EXERCISE:
Would you repeat each of the lines below exactly?

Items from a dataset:

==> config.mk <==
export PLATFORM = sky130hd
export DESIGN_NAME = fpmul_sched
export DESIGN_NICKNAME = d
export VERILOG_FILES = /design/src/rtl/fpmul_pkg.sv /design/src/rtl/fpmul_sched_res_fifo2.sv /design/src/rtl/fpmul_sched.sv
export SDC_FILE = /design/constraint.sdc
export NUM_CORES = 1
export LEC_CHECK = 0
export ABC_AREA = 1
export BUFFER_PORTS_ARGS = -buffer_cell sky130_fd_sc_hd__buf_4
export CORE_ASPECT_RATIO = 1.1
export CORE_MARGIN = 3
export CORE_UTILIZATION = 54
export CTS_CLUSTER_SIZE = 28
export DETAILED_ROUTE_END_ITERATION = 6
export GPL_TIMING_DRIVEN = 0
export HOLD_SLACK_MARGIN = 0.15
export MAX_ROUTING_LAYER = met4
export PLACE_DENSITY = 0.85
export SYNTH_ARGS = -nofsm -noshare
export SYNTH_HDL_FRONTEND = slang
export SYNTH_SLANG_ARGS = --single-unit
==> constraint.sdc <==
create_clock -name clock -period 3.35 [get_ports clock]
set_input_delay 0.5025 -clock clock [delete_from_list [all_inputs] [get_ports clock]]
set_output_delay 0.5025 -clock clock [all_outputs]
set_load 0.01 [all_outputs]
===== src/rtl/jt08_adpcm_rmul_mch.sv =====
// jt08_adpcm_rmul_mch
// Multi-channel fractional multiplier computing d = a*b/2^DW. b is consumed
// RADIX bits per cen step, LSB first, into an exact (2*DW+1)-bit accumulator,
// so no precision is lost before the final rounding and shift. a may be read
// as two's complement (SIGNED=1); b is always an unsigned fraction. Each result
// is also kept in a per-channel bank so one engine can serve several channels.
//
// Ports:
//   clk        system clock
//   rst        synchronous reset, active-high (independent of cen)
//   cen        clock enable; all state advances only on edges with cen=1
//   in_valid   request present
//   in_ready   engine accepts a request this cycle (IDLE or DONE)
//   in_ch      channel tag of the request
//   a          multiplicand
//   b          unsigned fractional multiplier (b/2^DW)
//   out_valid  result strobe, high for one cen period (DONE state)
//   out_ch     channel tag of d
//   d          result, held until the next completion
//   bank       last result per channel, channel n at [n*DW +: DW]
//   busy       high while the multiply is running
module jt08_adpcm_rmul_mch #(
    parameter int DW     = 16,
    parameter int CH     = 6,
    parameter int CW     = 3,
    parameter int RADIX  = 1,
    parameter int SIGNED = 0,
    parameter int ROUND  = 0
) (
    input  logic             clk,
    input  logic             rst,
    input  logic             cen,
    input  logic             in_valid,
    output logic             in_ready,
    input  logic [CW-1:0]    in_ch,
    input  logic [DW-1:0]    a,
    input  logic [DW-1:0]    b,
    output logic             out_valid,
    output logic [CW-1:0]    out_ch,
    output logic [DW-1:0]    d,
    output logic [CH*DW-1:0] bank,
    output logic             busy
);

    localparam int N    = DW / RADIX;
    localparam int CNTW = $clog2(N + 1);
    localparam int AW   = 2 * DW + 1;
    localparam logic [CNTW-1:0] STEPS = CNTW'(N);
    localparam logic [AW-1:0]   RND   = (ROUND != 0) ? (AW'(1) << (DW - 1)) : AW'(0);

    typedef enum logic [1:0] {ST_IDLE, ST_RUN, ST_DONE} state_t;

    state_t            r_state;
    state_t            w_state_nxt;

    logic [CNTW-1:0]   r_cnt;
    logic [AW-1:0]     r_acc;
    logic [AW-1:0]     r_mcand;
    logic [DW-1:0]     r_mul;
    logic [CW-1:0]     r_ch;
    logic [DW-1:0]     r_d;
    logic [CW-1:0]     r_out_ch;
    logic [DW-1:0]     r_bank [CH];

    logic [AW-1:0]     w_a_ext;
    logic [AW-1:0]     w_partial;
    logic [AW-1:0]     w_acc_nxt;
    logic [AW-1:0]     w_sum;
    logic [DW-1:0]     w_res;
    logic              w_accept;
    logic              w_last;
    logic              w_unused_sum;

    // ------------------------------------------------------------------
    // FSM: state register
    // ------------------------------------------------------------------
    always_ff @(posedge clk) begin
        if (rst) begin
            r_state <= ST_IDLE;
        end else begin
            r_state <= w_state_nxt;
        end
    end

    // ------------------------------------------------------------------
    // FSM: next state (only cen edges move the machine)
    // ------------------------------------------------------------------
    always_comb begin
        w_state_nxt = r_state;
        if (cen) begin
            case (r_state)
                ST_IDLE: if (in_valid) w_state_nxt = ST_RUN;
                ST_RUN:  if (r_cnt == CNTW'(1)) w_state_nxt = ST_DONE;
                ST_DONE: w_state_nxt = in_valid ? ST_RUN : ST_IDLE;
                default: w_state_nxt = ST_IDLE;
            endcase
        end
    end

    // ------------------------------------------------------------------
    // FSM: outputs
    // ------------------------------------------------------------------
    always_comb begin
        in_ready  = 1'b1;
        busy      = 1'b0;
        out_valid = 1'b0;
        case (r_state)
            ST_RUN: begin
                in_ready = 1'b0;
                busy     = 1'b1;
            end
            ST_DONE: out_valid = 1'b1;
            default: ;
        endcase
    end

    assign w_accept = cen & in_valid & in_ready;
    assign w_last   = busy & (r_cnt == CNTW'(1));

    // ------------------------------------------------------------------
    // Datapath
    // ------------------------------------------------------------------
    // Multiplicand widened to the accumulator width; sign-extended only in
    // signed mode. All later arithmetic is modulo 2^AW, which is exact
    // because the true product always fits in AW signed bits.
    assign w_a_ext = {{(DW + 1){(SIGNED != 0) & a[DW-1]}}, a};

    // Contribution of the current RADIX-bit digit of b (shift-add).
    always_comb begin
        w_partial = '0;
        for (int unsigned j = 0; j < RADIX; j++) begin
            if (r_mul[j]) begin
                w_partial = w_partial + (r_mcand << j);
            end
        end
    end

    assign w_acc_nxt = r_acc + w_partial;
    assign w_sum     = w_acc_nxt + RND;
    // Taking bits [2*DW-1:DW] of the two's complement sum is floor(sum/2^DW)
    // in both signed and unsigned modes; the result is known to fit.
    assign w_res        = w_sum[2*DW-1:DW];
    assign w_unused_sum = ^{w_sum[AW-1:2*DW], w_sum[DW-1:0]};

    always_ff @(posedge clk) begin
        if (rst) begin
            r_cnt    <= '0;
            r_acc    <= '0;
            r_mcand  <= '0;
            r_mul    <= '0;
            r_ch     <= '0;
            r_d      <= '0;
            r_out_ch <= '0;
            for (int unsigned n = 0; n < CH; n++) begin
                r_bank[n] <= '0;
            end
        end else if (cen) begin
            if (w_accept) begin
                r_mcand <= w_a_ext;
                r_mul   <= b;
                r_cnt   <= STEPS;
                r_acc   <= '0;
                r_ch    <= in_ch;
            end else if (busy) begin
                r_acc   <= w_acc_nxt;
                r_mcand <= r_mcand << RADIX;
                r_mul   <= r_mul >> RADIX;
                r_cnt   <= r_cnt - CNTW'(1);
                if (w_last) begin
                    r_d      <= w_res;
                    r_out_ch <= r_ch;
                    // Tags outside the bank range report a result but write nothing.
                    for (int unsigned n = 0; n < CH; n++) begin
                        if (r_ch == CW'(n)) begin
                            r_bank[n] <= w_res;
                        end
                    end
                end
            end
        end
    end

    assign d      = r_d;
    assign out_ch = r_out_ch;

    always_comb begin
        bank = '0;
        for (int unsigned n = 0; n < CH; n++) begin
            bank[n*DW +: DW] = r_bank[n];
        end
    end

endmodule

ANSWER AREA:
==> config.mk <==
export PLATFORM = sky130hd
export DESIGN_NAME = fpmul_sched
export DESIGN_NICKNAME = d
export VERILOG_FILES = /design/src/rtl/fpmul_pkg.sv /design/src/rtl/fpmul_sched_res_fifo2.sv /design/src/rtl/fpmul_sched.sv
export SDC_FILE = /design/constraint.sdc
export NUM_CORES = 1
export LEC_CHECK = 0
export ABC_AREA = 1
export BUFFER_PORTS_ARGS = -buffer_cell sky130_fd_sc_hd__buf_4
export CORE_ASPECT_RATIO = 1.1
export CORE_MARGIN = 3
export CORE_UTILIZATION = 54
export CTS_CLUSTER_SIZE = 28
export DETAILED_ROUTE_END_ITERATION = 6
export GPL_TIMING_DRIVEN = 0
export HOLD_SLACK_MARGIN = 0.15
export MAX_ROUTING_LAYER = met4
export PLACE_DENSITY = 0.85
export SYNTH_ARGS = -nofsm -noshare
export SYNTH_HDL_FRONTEND = slang
export SYNTH_SLANG_ARGS = --single-unit
==> constraint.sdc <==
create_clock -name clock -period 3.35 [get_ports clock]
set_input_delay 0.5025 -clock clock [delete_from_list [all_inputs] [get_ports clock]]
set_output_delay 0.5025 -clock clock [all_outputs]
set_load 0.01 [all_outputs]
===== src/rtl/jt08_adpcm_rmul_mch.sv =====
// jt08_adpcm_rmul_mch
// Multi-channel fractional multiplier computing d = a*b/2^DW. b is consumed
// RADIX bits per cen step, LSB first, into an exact (2*DW+1)-bit accumulator,
// so no precision is lost before the final rounding and shift. a may be read
// as two's complement (SIGNED=1); b is always an unsigned fraction. Each result
// is also kept in a per-channel bank so one engine can serve several channels.
//
// Ports:
//   clk        system clock
//   rst        synchronous reset, active-high (independent of cen)
//   cen        clock enable; all state advances only on edges with cen=1
//   in_valid   request present
//   in_ready   engine accepts a request this cycle (IDLE or DONE)
//   in_ch      channel tag of the request
//   a          multiplicand
//   b          unsigned fractional multiplier (b/2^DW)
//   out_valid  result strobe, high for one cen period (DONE state)
//   out_ch     channel tag of d
//   d          result, held until the next completion
//   bank       last result per channel, channel n at [n*DW +: DW]
//   busy       high while the multiply is running
module jt08_adpcm_rmul_mch #(
    parameter int DW     = 16,
    parameter int CH     = 6,
    parameter int CW     = 3,
    parameter int RADIX  = 1,
    parameter int SIGNED = 0,
    parameter int ROUND  = 0
) (
    input  logic             clk,
    input  logic             rst,
    input  logic             cen,
    input  logic             in_valid,
    output logic             in_ready,
    input  logic [CW-1:0]    in_ch,
    input  logic [DW-1:0]    a,
    input  logic [DW-1:0]    b,
    output logic             out_valid,
    output logic [CW-1:0]    out_ch,
    output logic [DW-1:0]    d,
    output logic [CH*DW-1:0] bank,
    output logic             busy
);

    localparam int N    = DW / RADIX;
    localparam int CNTW = $clog2(N + 1);
    localparam int AW   = 2 * DW + 1;
    localparam logic [CNTW-1:0] STEPS = CNTW'(N);
    localparam logic [AW-1:0]   RND   = (ROUND != 0) ? (AW'(1) << (DW - 1)) : AW'(0);

    typedef enum logic [1:0] {ST_IDLE, ST_RUN, ST_DONE} state_t;

    state_t            r_state;
    state_t            w_state_nxt;

    logic [CNTW-1:0]   r_cnt;
    logic [AW-1:0]     r_acc;
    logic [AW-1:0]     r_mcand;
    logic [DW-1:0]     r_mul;
    logic [CW-1:0]     r_ch;
    logic [DW-1:0]     r_d;
    logic [CW-1:0]     r_out_ch;
    logic [DW-1:0]     r_bank [CH];

    logic [AW-1:0]     w_a_ext;
    logic [AW-1:0]     w_partial;
    logic [AW-1:0]     w_acc_nxt;
    logic [AW-1:0]     w_sum;
    logic [DW-1:0]     w_res;
    logic              w_accept;
    logic              w_last;
    logic              w_unused_sum;

    // ------------------------------------------------------------------
    // FSM: state register
    // ------------------------------------------------------------------
    always_ff @(posedge clk) begin
        if (rst) begin
            r_state <= ST_IDLE;
        end else begin
            r_state <= w_state_nxt;
        end
    end

    // ------------------------------------------------------------------
    // FSM: next state (only cen edges move the machine)
    // ------------------------------------------------------------------
    always_comb begin
        w_state_nxt = r_state;
        if (cen) begin
            case (r_state)
                ST_IDLE: if (in_valid) w_state_nxt = ST_RUN;
                ST_RUN:  if (r_cnt == CNTW'(1)) w_state_nxt = ST_DONE;
                ST_DONE: w_state_nxt = in_valid ? ST_RUN : ST_IDLE;
                default: w_state_nxt = ST_IDLE;
            endcase
        end
    end

    // ------------------------------------------------------------------
    // FSM: outputs
    // ------------------------------------------------------------------
    always_comb begin
        in_ready  = 1'b1;
        busy      = 1'b0;
        out_valid = 1'b0;
        case (r_state)
            ST_RUN: begin
                in_ready = 1'b0;
                busy     = 1'b1;
            end
            ST_DONE: out_valid = 1'b1;
            default: ;
        endcase
    end

    assign w_accept = cen & in_valid & in_ready;
    assign w_last   = busy & (r_cnt == CNTW'(1));

    // ------------------------------------------------------------------
    // Datapath
    // ------------------------------------------------------------------
    // Multiplicand widened to the accumulator width; sign-extended only in
    // signed mode. All later arithmetic is modulo 2^AW, which is exact
    // because the true product always fits in AW signed bits.
    assign w_a_ext = {{(DW + 1){(SIGNED != 0) & a[DW-1]}}, a};

    // Contribution of the current RADIX-bit digit of b (shift-add).
    always_comb begin
        w_partial = '0;
        for (int unsigned j = 0; j < RADIX; j++) begin
            if (r_mul[j]) begin
                w_partial = w_partial + (r_mcand << j);
            end
        end
    end

    assign w_acc_nxt = r_acc + w_partial;
    assign w_sum     = w_acc_nxt + RND;
    // Taking bits [2*DW-1:DW] of the two's complement sum is floor(sum/2^DW)
    // in both signed and unsigned modes; the result is known to fit.
    assign w_res        = w_sum[2*DW-1:DW];
    assign w_unused_sum = ^{w_sum[AW-1:2*DW], w_sum[DW-1:0]};

    always_ff @(posedge clk) begin
        if (rst) begin
            r_cnt    <= '0;
            r_acc    <= '0;
            r_mcand  <= '0;
            r_mul    <= '0;
            r_ch     <= '0;
            r_d      <= '0;
            r_out_ch <= '0;
            for (int unsigned n = 0; n < CH; n++) begin
                r_bank[n] <= '0;
            end
        end else if (cen) begin
            if (w_accept) begin
                r_mcand <= w_a_ext;
                r_mul   <= b;
                r_cnt   <= STEPS;
                r_acc   <= '0;
                r_ch    <= in_ch;
            end else if (busy) begin
                r_acc   <= w_acc_nxt;
                r_mcand <= r_mcand << RADIX;
                r_mul   <= r_mul >> RADIX;
                r_cnt   <= r_cnt - CNTW'(1);
                if (w_last) begin
                    r_d      <= w_res;
                    r_out_ch <= r_ch;
                    // Tags outside the bank range report a result but write nothing.
                    for (int unsigned n = 0; n < CH; n++) begin
                        if (r_ch == CW'(n)) begin
                            r_bank[n] <= w_res;
                        end
                    end
                end
            end
        end
    end

    assign d      = r_d;
    assign out_ch = r_out_ch;

    always_comb begin
        bank = '0;
        for (int unsigned n = 0; n < CH; n++) begin
            bank[n*DW +: DW] = r_bank[n];
        end
    end

endmodule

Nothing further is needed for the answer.